Old-school old guys schooling buff newbies with plenty of tongue-in-cheek ha-has was the way of the first films. “Expendables 3” starts off that way, somewhere in a Baltic/Eastern Bloc country with Barney Ross (Stallone), the series quarterback of a covert military ops group, springing an old colleague (Wesley Snipes) amid great, witty barbs about “tax evasion” and “blades.” Then it’s onto Mogadishu, where Barney and crew go on a routine mission to stop an arms trade and get their asses handed to them. The fly in the ointment, and adding to the heavy list of new names, is Mel Gibson as Conrad Stonebanks, who’s as bad-assed as the whole Expendables crew and arguably the dark side of Gibson’s already certifiable Riggs persona from the “Lethal Weapon” franchise.
Realizing he might get old chums – Dolph Lundgren and Jason Statham among the lot – killed going back after Stonebanks, Barney kicks off a youth movement and winds up with a series of generic 20-something hunks (Kellan Lutz of the “Twilight” series among them) and a woman named Luna (MMA fighter Ronda Rousey) who looks fetching enough in a red dress but can throw down with the best of the lads. Rousey isn’t much of an actress, but boy can she spin, flip and make the stunts look extra authentic. Of course she shows up most of the cast.
The first “Expendables” was fools gold. Here, the aged actioneers look stilted and silly without any satiric nuance, and the young ones add only a lazy sheen. The script is on-the-fly macho-mumble twaddle, and the direction is slack and unchecked.
Little of that matters when the explosions take center stage and guns blaze, and some of the casting retains its charm. Gibson adds real bite as the baddie and Sly’s decent, although he often looks like he’s carrying the weight of the world and needs a vacation. (In one spot-on exchange, Arnold Schwarzenegger – looking like he’s taken a Rip Van Winkle layoff from the gym – quips to Sly, “It’s time to get out.”) Harrison Ford shows up too, as a gruff old CIA handler, and Kelsey Grammer happens into the mix as a covert ops headhunter named Bonaparte who helps Barney assemble the young guns.
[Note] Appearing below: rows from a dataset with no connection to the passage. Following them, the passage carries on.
$ cat config.mk
export PLATFORM = sky130hd
export DESIGN_NAME = sp_ram_arbiter
export DESIGN_NICKNAME = d
export VERILOG_FILES = /design/src/rtl/sp_ram_arbiter_pkg.sv /design/src/rtl/sp_ram_arb_rsp_fifo.sv /design/src/rtl/sp_ram_arbiter.sv
export SDC_FILE = /design/constraint.sdc
export NUM_CORES = 1
export LEC_CHECK = 0
export ABC_CLOCK_PERIOD_IN_PS = 4700
export CELL_PAD_IN_SITES_DETAIL_PLACEMENT = 0
export CELL_PAD_IN_SITES_GLOBAL_PLACEMENT = 1
export CORE_AREA = 10 10 206 208
export DETAILED_ROUTE_END_ITERATION = 10
export DIE_AREA = 0 0 216 218
export PLACE_DENSITY_LB_ADDON = 0.1
export SKIP_LAST_GASP = 1
export SLEW_MARGIN = 25
export SYNTH_ARGS = -nofsm -noshare
export SYNTH_HDL_FRONTEND = slang
export SYNTH_SLANG_ARGS = --single-unit
$ cat constraint.sdc
create_clock -name clk -period 4.7 [get_ports clk]
set_input_delay 0.94 -clock clk [delete_from_list [all_inputs] [get_ports clk]]
set_output_delay 0.94 -clock clk [all_outputs]
set_load 0.01 [all_outputs]
$ cat src/rtl/sp_ram_arbiter_pkg.sv
`default_nettype none
// ============================================================================
//  Module   : sp_ram_arbiter_pkg
//  Brief    : Shared constants and helpers for the single-port RAM arbiter.
//  Revision : 1.0 - initial release
// ============================================================================
package sp_ram_arbiter_pkg;

   // Depth of the read-response FIFO. The read credit scheme relies on it.
   localparam int RSP_FIFO_DEPTH = 2;

   // Width of the FIFO occupancy counter (must hold 0..RSP_FIFO_DEPTH).
   localparam int RSP_CNT_WIDTH = $clog2(RSP_FIFO_DEPTH + 1);

   // Requester id width: clog2(num_req), never narrower than one bit.
   function automatic int req_id_width(input int num_req);
      return (num_req > 1) ? $clog2(num_req) : 1;
   endfunction

endpackage
`default_nettype wire

$ cat src/rtl/sp_ram_arb_rsp_fifo.sv
`default_nettype none
// ============================================================================
//  Module   : sp_ram_arb_rsp_fifo
//  Brief    : Two-entry FIFO holding {requester id, read data} responses.
//  Revision : 1.0 - initial release
// ============================================================================
module sp_ram_arb_rsp_fifo
   import sp_ram_arbiter_pkg::*;
#(
   parameter int ID_WIDTH   = 1,
   parameter int DATA_WIDTH = 64
)(
   input  logic                     clk,
   input  logic                     rst_n,
   input  logic                     push,
   input  logic [ID_WIDTH-1:0]      push_id,
   input  logic [DATA_WIDTH-1:0]    push_data,
   input  logic                     pop,
   output logic                     full,
   output logic                     empty,
   output logic [RSP_CNT_WIDTH-1:0] count,
   output logic [ID_WIDTH-1:0]      head_id,
   output logic [DATA_WIDTH-1:0]    head_data
);

   typedef struct packed {
      logic [ID_WIDTH-1:0]   id;
      logic [DATA_WIDTH-1:0] data;
   } entry_t;

   // With two entries the pointers are single bits that wrap naturally.
   entry_t                     mem_q [RSP_FIFO_DEPTH];
   entry_t                     mem_d [RSP_FIFO_DEPTH];
   logic                       rd_ptr_q, rd_ptr_d;
   logic                       wr_ptr_q, wr_ptr_d;
   logic [RSP_CNT_WIDTH-1:0]   count_q, count_d;
   logic                       do_pop;

   assign full      = (count_q == RSP_CNT_WIDTH'(RSP_FIFO_DEPTH));
   assign empty     = (count_q == '0);
   assign count     = count_q;
   assign head_id   = mem_q[rd_ptr_q].id;
   assign head_data = mem_q[rd_ptr_q].data;

   // Next-state: write at the tail on push, advance the head on pop.
   always_comb begin
      mem_d    = mem_q;
      rd_ptr_d = rd_ptr_q;
      wr_ptr_d = wr_ptr_q;
      do_pop   = pop & ~empty;
      if (push) begin
         mem_d[wr_ptr_q] = {push_id, push_data};
         wr_ptr_d        = wr_ptr_q + 1'b1;
      end
      if (do_pop) begin
         rd_ptr_d = rd_ptr_q + 1'b1;
      end
      count_d = count_q + RSP_CNT_WIDTH'(push) - RSP_CNT_WIDTH'(do_pop);
   end

   // State registers; reset empties the FIFO and clears stored entries.
   always_ff @(posedge clk or negedge rst_n) begin
      if (!rst_n) begin
         for (int i = 0; i < RSP_FIFO_DEPTH; i++) begin
            mem_q[i] <= '0;
         end
         rd_ptr_q <= 1'b0;
         wr_ptr_q <= 1'b0;
         count_q  <= '0;
      end else begin
         mem_q    <= mem_d;
         rd_ptr_q <= rd_ptr_d;
         wr_ptr_q <= wr_ptr_d;
         count_q  <= count_d;
      end
   end

   // The parent's read credit must never let a response land on a full FIFO.
   a_no_overflow: assert property (@(posedge clk) disable iff (!rst_n) !(push && full));

endmodule
`default_nettype wire

$ cat src/rtl/sp_ram_arbiter.sv
`default_nettype none
// ============================================================================
//  Module   : sp_ram_arbiter
//  Brief    : Round-robin arbiter sharing one single-port SRAM between
//             NUM_REQ requesters, with in-order read responses routed by id.
//  Revision : 1.0 - initial release
// ============================================================================
module sp_ram_arbiter
   import sp_ram_arbiter_pkg::*;
#(
   parameter int NUM_REQ    = 2,
   parameter int ADDR_WIDTH = 8,
   parameter int DATA_WIDTH = 64
)(
   input  logic                          clk,
   input  logic                          rst_n,
   input  logic [NUM_REQ-1:0]            req_valid,
   output logic [NUM_REQ-1:0]            req_ready,
   input  logic [NUM_REQ-1:0]            req_we,
   input  logic [NUM_REQ*ADDR_WIDTH-1:0] req_addr,
   input  logic [NUM_REQ*DATA_WIDTH-1:0] req_wdata,
   input  logic [NUM_REQ*DATA_WIDTH-1:0] req_mask,
   output logic [NUM_REQ-1:0]            rsp_valid,
   input  logic [NUM_REQ-1:0]            rsp_ready,
   output logic [DATA_WIDTH-1:0]         rsp_data,
   input  logic                          ram_hold,
   output logic                          ram_clk_en,
   output logic                          ram_rdw_en,
   output logic [ADDR_WIDTH-1:0]         ram_addr,
   output logic [DATA_WIDTH-1:0]         ram_data_in,
   output logic [DATA_WIDTH-1:0]         ram_mask,
   input  logic [DATA_WIDTH-1:0]         ram_data_out
);

   localparam int REQ_ID_WIDTH = req_id_width(NUM_REQ);
   localparam int INF_WIDTH    = RSP_CNT_WIDTH + 1;

   logic [REQ_ID_WIDTH-1:0]  rr_ptr_q, rr_ptr_d;
   logic                     rd_pend_q, rd_pend_d;
   logic [REQ_ID_WIDTH-1:0]  rd_id_q, rd_id_d;

   logic                     fifo_full, fifo_empty, fifo_pop;
   logic [RSP_CNT_WIDTH-1:0] fifo_count;
   logic [REQ_ID_WIDTH-1:0]  head_id;
   logic [DATA_WIDTH-1:0]    head_data;

   logic [INF_WIDTH-1:0]     in_flight;
   logic                     rd_credit;
   logic [NUM_REQ-1:0]       eligible;
   logic [REQ_ID_WIDTH:0]    pick;
   logic                     grant_valid;
   logic [REQ_ID_WIDTH-1:0]  grant_id;

   // First eligible index at or after ptr, cyclically; MSB flags a hit.
   function automatic logic [REQ_ID_WIDTH:0] rr_pick(input logic [NUM_REQ-1:0]      elig,
                                                     input logic [REQ_ID_WIDTH-1:0] ptr);
      logic                    found;
      logic [REQ_ID_WIDTH-1:0] idx;
      int                      c;
      found = 1'b0;
      idx   = '0;
      for (int k = 0; k < NUM_REQ; k++) begin
         c = (int'(ptr) + k) % NUM_REQ;
         if (!found && elig[c]) begin
            found = 1'b1;
            idx   = REQ_ID_WIDTH'(c);
         end
      end
      return {found, idx};
   endfunction

   // Read credit: a new read may issue only if its response is sure to fit
   // once it reaches the FIFO, counting a pop happening this cycle.
   always_comb begin
      fifo_pop    = ~fifo_empty & rsp_ready[head_id];
      in_flight   = INF_WIDTH'(rd_pend_q) + INF_WIDTH'(fifo_count) - INF_WIDTH'(fifo_pop);
      rd_credit   = (in_flight < INF_WIDTH'(RSP_FIFO_DEPTH));
      eligible    = req_valid & (req_we | {NUM_REQ{rd_credit}});
      pick        = rr_pick(eligible, rr_ptr_q);
      // rst_n gating keeps ready and RAM strobes low while reset is asserted.
      grant_valid = rst_n & ~ram_hold & pick[REQ_ID_WIDTH];
      grant_id    = pick[REQ_ID_WIDTH-1:0];
   end

   // Grant handshake and RAM drive for the winning requester.
   always_comb begin
      req_ready   = '0;
      ram_clk_en  = 1'b0;
      ram_rdw_en  = 1'b0;
      ram_addr    = '0;
      ram_data_in = '0;
      ram_mask    = '0;
      if (grant_valid) begin
         req_ready[grant_id] = 1'b1;
         ram_clk_en          = 1'b1;
         ram_rdw_en          = req_we[grant_id];
         ram_addr            = req_addr[grant_id*ADDR_WIDTH +: ADDR_WIDTH];
         ram_data_in         = req_wdata[grant_id*DATA_WIDTH +: DATA_WIDTH];
         ram_mask            = req_mask[grant_id*DATA_WIDTH +: DATA_WIDTH];
      end
   end

   // Response routing: only the FIFO head's owner sees valid.
   always_comb begin
      rsp_valid = '0;
      for (int i = 0; i < NUM_REQ; i++) begin
         rsp_valid[i] = ~fifo_empty & (head_id == REQ_ID_WIDTH'(i));
      end
      rsp_data = head_data;
   end

   // Next-state for the round-robin pointer and the one-deep read pipeline.
   always_comb begin
      rr_ptr_d  = rr_ptr_q;
      rd_pend_d = 1'b0;
      rd_id_d   = rd_id_q;
      if (grant_valid) begin
         rr_ptr_d  = REQ_ID_WIDTH'((int'(grant_id) + 1) % NUM_REQ);
         rd_pend_d = ~req_we[grant_id];
         rd_id_d   = grant_id;
      end
   end

   // Arbiter state registers.
   always_ff @(posedge clk or negedge rst_n) begin
      if (!rst_n) begin
         rr_ptr_q  <= '0;
         rd_pend_q <= 1'b0;
         rd_id_q   <= '0;
      end else begin
         rr_ptr_q  <= rr_ptr_d;
         rd_pend_q <= rd_pend_d;
         rd_id_q   <= rd_id_d;
      end
   end

   // RAM read data arrives the cycle after the grant and is queued with its id.
   sp_ram_arb_rsp_fifo #(
      .ID_WIDTH   (REQ_ID_WIDTH),
      .DATA_WIDTH (DATA_WIDTH)
   ) u_rsp_fifo (
      .clk        (clk),
      .rst_n      (rst_n),
      .push       (rd_pend_q),
      .push_id    (rd_id_q),
      .push_data  (ram_data_out),
      .pop        (fifo_pop),
      .full       (fifo_full),
      .empty      (fifo_empty),
      .count      (fifo_count),
      .head_id    (head_id),
      .head_data  (head_data)
   );

endmodule
`default_nettype wire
Probably the best addition comes in the form of Antonio Banderas, an over-loquacious assassin who can’t land a gig.
I interviewed Stallone once, back a few years when he was directing the last chapters of his “Rocky” and “Rambo” films. He told me how he was influenced by Edgar Allen Poe when he introduced his beloved pugilist and wanted to shoot a biopic of the tortured poet. Somehow I think the “Expendables” is what the studios steered him toward.
At the end of “Expendables 3,” somewhere in a burned-out Baltic enclave, the old and the new teams hook up and bullets and bombs and tanks blast off aimlessly and in limitless supply – a discharge that would drive Sam Peckinpah nuts despite his reputation with films about violence. The indiscriminate ammunition is in stark contrast with one of the later efforts of the late, great director, his “Cross of Iron,” in which every bullet and every line had purpose. Peckinpah loved aged actors too – but when he used them they had character and dark pasts that spoke to you. They were men, not caricatures, unlike in this overstuffed smorgasbord of over-the-hill stars.
Maybe it’s CGI or Hollywood math or something validly else, but they just don’t make ’em the way Peckinpah made ‘em. Now there was a man who wasn’t expendable.